[DATA SUPPLIED Boundary: Start]

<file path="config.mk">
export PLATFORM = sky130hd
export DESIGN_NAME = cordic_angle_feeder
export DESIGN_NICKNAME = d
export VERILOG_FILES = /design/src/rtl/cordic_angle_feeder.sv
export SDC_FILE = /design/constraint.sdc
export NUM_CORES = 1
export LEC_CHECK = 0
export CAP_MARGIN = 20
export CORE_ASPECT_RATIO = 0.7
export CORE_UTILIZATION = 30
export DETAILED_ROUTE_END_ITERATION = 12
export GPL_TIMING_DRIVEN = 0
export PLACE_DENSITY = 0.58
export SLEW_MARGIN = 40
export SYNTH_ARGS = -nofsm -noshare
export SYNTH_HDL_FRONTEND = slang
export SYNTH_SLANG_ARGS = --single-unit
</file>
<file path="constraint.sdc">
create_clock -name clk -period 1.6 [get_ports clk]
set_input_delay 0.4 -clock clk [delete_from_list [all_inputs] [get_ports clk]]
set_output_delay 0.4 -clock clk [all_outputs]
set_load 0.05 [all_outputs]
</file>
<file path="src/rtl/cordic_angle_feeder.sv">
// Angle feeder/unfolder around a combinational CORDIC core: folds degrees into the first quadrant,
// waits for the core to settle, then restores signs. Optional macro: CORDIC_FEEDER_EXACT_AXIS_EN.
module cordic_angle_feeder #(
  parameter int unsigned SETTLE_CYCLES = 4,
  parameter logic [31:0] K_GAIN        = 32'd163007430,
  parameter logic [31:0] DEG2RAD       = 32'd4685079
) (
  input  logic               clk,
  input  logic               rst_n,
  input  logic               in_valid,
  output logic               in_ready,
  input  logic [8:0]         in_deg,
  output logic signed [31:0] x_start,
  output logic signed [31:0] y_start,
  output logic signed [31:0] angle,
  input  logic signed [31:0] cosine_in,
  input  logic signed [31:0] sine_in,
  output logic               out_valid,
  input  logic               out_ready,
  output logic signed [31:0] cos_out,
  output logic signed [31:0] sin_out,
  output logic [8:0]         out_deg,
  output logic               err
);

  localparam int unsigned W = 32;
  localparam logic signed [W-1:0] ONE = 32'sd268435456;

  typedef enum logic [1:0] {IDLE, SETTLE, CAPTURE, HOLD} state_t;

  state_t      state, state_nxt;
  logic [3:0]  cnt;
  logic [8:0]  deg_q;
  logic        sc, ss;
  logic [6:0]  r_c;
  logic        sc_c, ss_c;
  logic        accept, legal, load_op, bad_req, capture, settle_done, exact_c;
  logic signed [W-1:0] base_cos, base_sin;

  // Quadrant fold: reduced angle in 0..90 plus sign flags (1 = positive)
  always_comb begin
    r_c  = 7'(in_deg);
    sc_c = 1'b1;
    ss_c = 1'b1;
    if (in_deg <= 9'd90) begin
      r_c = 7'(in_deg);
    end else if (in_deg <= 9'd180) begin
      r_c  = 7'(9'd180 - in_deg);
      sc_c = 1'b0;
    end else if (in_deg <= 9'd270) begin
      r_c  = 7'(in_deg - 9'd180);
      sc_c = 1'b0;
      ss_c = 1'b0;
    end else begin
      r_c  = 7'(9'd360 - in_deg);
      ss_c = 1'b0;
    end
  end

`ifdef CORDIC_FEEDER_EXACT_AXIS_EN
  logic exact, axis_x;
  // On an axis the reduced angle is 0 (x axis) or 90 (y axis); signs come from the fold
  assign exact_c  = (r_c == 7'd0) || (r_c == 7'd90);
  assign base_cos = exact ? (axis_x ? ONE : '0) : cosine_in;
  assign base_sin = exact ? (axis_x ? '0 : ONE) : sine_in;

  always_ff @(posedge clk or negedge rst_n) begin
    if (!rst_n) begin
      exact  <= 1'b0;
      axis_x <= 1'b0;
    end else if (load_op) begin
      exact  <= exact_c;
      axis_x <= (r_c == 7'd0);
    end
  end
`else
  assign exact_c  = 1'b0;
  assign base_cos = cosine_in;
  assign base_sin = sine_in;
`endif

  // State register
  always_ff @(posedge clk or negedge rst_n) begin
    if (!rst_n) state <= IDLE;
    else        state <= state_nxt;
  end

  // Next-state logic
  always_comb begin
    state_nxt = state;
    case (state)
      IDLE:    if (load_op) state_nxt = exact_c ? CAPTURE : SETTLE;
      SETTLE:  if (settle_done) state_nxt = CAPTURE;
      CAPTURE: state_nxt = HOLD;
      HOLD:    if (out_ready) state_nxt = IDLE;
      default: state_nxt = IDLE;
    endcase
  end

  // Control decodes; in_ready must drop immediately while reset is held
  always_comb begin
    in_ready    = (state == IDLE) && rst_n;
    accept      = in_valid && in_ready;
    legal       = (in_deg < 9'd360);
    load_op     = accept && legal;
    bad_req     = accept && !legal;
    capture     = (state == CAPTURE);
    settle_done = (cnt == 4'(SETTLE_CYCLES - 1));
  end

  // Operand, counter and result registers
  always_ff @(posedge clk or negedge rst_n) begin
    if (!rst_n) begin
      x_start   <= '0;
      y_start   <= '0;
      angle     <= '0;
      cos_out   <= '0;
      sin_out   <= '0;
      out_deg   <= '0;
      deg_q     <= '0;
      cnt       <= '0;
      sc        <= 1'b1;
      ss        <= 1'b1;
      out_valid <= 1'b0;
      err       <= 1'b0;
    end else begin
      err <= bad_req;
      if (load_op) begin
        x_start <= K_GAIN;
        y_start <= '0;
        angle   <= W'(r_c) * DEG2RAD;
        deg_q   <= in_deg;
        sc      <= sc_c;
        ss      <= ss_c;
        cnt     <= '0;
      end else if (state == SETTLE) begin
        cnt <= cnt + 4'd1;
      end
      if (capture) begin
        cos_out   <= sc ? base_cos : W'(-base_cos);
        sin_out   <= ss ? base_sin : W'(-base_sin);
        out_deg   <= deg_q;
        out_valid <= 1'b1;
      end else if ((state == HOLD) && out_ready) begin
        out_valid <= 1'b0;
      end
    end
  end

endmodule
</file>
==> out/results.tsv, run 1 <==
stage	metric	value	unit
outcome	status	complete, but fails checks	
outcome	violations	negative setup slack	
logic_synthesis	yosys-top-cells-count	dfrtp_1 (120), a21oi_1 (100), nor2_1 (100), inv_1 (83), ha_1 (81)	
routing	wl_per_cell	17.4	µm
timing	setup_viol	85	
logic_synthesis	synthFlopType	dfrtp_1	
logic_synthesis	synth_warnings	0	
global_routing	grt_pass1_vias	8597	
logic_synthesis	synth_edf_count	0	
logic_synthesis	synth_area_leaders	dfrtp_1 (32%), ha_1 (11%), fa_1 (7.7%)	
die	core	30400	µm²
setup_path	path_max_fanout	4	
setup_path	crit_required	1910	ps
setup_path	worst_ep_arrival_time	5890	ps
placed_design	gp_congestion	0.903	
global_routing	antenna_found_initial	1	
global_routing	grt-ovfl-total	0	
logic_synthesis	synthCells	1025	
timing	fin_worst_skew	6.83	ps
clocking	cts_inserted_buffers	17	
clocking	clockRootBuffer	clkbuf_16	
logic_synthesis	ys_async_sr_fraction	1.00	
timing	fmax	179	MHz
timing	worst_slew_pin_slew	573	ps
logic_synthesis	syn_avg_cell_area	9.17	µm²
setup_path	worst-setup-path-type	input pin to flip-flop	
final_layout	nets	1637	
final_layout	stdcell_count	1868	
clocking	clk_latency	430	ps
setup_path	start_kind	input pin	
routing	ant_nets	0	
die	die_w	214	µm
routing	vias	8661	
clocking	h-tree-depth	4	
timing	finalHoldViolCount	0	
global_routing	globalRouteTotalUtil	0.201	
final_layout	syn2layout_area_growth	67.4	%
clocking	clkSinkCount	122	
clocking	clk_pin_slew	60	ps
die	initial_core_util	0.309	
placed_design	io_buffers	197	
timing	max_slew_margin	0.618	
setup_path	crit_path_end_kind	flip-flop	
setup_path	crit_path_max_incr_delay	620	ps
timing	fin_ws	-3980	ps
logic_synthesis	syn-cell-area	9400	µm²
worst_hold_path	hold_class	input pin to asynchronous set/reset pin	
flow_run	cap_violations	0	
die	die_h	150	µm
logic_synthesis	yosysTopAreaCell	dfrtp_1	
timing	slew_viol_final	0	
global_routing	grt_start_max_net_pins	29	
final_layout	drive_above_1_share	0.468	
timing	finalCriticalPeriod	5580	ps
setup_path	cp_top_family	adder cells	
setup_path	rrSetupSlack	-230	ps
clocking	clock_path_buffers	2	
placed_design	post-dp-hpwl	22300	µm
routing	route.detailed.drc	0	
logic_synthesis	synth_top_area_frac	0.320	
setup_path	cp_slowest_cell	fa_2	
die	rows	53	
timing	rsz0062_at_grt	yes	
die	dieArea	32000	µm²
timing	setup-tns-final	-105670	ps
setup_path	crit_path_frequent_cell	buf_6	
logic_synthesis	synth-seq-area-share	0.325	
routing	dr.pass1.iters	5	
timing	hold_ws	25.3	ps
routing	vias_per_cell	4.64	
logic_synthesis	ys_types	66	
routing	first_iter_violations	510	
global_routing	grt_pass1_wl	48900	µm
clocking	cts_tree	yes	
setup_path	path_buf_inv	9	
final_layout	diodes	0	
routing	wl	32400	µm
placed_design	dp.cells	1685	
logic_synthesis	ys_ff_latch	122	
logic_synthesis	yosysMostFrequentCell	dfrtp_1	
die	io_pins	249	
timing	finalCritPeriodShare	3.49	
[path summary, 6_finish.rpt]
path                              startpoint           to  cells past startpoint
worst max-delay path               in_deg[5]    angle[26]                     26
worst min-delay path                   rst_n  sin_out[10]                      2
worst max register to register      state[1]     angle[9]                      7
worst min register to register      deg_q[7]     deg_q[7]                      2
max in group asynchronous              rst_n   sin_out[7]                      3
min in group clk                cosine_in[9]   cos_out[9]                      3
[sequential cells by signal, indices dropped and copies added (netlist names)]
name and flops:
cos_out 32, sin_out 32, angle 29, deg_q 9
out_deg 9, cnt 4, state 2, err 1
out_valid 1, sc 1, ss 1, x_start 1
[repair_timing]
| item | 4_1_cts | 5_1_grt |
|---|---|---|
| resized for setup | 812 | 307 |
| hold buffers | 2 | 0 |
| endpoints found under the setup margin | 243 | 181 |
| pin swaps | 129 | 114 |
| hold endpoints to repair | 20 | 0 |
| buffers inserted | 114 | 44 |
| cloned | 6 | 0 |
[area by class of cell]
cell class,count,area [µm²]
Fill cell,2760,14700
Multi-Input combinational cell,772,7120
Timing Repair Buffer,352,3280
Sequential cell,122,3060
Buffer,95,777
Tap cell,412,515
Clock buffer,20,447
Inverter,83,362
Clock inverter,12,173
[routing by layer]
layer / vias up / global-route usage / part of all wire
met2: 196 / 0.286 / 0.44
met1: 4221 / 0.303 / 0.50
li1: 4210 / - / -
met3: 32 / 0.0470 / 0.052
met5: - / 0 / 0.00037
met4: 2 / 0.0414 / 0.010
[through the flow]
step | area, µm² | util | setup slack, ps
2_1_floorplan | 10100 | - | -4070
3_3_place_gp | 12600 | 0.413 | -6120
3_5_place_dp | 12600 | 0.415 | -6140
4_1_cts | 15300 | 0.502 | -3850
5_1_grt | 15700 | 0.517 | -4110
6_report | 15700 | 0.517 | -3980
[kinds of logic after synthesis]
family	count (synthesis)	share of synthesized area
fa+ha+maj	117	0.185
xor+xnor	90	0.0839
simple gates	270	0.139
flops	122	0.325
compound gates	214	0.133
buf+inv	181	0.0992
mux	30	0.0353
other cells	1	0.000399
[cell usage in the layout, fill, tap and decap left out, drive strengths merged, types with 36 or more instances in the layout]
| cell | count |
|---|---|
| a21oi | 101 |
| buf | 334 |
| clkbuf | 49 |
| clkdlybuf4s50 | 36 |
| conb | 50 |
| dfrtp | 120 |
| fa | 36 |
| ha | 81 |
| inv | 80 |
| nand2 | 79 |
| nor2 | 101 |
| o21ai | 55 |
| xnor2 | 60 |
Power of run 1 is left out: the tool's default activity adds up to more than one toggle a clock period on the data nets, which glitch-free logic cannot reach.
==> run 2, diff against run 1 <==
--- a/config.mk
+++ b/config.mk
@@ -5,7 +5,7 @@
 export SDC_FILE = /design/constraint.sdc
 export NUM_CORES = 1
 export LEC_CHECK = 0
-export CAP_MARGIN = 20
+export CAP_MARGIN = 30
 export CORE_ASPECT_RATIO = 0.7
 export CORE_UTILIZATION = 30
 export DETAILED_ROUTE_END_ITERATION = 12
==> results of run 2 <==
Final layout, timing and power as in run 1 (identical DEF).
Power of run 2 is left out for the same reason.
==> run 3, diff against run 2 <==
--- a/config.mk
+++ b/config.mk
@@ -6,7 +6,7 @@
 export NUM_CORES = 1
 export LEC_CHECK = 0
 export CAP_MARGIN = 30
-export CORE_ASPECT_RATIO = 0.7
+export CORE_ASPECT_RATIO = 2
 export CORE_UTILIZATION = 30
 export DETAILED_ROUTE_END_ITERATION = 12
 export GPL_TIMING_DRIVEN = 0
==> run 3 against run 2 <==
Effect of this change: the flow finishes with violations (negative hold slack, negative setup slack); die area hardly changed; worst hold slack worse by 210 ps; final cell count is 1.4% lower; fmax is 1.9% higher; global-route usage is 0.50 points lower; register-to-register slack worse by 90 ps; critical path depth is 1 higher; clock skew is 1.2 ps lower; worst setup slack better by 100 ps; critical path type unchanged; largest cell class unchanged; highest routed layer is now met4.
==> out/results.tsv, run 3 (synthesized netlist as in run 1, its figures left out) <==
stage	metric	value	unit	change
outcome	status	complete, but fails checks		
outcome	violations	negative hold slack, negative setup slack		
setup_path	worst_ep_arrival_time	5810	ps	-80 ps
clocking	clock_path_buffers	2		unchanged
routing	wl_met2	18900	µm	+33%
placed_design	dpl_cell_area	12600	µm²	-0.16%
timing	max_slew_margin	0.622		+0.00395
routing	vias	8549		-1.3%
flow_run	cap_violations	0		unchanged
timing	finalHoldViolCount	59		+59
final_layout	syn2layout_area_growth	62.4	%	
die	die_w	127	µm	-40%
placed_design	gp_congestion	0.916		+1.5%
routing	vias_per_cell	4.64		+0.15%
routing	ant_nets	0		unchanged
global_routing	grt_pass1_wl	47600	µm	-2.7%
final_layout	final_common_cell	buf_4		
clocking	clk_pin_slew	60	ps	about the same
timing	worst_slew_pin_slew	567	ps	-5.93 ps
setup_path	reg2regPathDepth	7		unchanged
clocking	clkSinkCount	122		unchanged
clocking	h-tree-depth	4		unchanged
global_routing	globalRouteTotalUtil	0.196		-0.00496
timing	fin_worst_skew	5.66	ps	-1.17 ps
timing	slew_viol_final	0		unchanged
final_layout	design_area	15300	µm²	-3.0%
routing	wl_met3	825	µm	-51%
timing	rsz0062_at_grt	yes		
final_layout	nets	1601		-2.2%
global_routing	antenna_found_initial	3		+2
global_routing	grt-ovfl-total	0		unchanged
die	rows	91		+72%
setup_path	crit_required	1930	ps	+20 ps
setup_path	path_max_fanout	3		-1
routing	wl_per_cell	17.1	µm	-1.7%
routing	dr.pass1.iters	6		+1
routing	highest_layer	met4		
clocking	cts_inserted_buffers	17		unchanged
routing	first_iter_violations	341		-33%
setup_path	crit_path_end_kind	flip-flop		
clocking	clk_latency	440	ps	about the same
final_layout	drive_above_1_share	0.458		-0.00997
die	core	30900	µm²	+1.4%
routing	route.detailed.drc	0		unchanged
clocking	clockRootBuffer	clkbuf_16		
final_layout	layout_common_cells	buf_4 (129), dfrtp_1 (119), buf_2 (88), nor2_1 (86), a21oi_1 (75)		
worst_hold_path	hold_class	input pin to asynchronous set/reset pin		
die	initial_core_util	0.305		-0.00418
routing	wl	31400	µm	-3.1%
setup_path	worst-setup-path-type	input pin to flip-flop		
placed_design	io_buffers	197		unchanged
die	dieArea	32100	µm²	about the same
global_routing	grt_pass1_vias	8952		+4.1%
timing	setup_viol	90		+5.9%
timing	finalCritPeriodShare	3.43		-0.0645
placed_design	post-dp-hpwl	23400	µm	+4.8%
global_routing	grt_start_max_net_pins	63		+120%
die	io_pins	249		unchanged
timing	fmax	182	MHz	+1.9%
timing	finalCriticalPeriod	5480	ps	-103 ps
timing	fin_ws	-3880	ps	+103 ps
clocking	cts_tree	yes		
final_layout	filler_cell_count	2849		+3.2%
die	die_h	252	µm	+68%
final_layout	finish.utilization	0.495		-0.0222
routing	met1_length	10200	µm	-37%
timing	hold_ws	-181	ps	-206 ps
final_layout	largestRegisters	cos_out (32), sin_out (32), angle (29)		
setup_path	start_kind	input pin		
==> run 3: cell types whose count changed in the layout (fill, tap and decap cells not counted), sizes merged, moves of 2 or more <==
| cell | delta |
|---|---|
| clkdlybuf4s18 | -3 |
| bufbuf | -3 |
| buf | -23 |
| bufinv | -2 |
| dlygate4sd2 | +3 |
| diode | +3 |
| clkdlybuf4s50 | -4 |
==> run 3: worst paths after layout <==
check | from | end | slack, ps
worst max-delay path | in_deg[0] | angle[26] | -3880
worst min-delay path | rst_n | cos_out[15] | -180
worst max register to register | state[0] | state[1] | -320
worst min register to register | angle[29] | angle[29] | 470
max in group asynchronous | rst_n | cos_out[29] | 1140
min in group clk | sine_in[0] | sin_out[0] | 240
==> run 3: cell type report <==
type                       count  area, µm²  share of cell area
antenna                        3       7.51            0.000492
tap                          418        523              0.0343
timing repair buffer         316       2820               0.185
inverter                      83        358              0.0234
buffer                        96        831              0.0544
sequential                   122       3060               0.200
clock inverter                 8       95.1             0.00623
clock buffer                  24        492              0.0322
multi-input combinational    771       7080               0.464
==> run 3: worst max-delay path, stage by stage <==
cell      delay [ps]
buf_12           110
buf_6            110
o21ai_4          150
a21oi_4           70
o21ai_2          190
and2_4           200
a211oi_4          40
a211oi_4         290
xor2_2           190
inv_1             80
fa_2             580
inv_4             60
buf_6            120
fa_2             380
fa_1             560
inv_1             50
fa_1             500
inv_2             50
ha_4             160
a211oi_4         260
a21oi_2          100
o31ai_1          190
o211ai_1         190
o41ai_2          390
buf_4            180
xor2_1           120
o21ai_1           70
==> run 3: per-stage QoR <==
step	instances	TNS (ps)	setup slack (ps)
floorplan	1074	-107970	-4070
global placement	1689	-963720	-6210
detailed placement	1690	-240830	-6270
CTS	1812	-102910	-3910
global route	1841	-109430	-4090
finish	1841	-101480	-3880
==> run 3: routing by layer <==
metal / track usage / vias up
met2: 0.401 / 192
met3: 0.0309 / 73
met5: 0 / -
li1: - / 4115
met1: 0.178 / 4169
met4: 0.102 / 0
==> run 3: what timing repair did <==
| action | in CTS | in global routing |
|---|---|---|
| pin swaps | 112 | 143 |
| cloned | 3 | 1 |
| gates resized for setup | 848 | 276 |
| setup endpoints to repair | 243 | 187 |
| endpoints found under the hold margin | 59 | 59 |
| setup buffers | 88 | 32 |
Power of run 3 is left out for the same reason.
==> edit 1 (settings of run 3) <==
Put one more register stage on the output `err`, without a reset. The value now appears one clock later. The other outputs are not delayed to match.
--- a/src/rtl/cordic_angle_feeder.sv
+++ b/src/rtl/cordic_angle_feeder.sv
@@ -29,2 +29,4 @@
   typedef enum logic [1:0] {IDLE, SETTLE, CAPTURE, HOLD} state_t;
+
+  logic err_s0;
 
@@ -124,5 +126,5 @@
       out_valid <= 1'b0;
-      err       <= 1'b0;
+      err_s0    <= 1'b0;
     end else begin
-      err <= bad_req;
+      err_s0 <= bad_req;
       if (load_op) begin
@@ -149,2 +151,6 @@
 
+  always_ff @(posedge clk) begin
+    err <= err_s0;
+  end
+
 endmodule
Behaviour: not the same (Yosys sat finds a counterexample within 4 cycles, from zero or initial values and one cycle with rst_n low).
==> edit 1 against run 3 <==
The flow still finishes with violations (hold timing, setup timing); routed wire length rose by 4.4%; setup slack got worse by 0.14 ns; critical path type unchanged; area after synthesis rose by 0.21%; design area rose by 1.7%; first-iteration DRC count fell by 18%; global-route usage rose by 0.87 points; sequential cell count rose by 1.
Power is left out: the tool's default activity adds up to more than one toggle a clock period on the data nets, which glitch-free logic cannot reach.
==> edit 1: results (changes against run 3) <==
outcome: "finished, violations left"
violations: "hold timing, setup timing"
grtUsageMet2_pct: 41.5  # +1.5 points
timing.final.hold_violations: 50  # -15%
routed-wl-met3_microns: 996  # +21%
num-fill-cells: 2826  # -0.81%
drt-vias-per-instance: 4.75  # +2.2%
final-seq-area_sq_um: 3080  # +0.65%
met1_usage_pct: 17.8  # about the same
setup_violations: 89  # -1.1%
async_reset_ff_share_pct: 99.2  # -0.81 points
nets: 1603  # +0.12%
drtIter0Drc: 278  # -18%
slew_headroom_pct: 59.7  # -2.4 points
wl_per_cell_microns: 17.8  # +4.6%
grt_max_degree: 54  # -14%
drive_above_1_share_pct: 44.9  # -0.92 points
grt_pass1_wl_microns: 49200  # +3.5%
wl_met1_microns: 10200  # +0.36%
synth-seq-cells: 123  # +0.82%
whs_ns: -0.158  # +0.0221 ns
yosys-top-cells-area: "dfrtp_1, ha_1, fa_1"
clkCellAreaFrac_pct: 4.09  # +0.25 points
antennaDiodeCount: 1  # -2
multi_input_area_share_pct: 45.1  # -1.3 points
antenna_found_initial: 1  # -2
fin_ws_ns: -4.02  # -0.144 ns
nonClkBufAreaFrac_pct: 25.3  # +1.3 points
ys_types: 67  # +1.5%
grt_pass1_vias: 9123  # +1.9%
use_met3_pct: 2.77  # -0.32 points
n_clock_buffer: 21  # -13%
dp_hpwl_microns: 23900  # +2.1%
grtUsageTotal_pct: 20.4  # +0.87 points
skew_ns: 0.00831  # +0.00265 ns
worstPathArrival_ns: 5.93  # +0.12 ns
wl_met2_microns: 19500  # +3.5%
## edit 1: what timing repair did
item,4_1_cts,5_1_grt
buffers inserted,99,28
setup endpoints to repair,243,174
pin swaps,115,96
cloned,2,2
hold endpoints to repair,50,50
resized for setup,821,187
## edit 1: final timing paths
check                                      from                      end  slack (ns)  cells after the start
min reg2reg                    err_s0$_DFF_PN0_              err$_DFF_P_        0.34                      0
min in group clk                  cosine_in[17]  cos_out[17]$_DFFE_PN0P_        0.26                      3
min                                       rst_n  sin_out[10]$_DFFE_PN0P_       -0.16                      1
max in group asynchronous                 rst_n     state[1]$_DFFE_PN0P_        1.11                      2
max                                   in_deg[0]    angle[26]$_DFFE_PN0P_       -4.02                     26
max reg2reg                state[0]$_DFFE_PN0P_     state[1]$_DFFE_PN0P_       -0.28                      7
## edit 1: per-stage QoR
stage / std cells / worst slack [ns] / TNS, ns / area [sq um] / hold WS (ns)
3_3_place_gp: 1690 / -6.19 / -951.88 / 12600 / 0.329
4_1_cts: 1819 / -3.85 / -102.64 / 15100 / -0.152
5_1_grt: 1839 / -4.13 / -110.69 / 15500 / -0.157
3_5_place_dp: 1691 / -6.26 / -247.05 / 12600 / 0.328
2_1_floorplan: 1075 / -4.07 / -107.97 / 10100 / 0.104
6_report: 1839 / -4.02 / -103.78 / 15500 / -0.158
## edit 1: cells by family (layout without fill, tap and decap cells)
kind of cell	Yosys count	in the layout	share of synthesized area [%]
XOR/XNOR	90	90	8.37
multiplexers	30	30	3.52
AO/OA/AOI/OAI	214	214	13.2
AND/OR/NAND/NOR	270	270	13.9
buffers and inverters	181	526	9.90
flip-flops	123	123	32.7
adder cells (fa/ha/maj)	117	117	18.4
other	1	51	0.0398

[DATA SUPPLIED Boundary: End]

• YOUR TASK: Copy every line of the listing that includes the string "netlist".

• REPLY:
[sequential cells by signal, indices dropped and copies added (netlist names)]
==> out/results.tsv, run 3 (synthesized netlist as in run 1, its figures left out) <==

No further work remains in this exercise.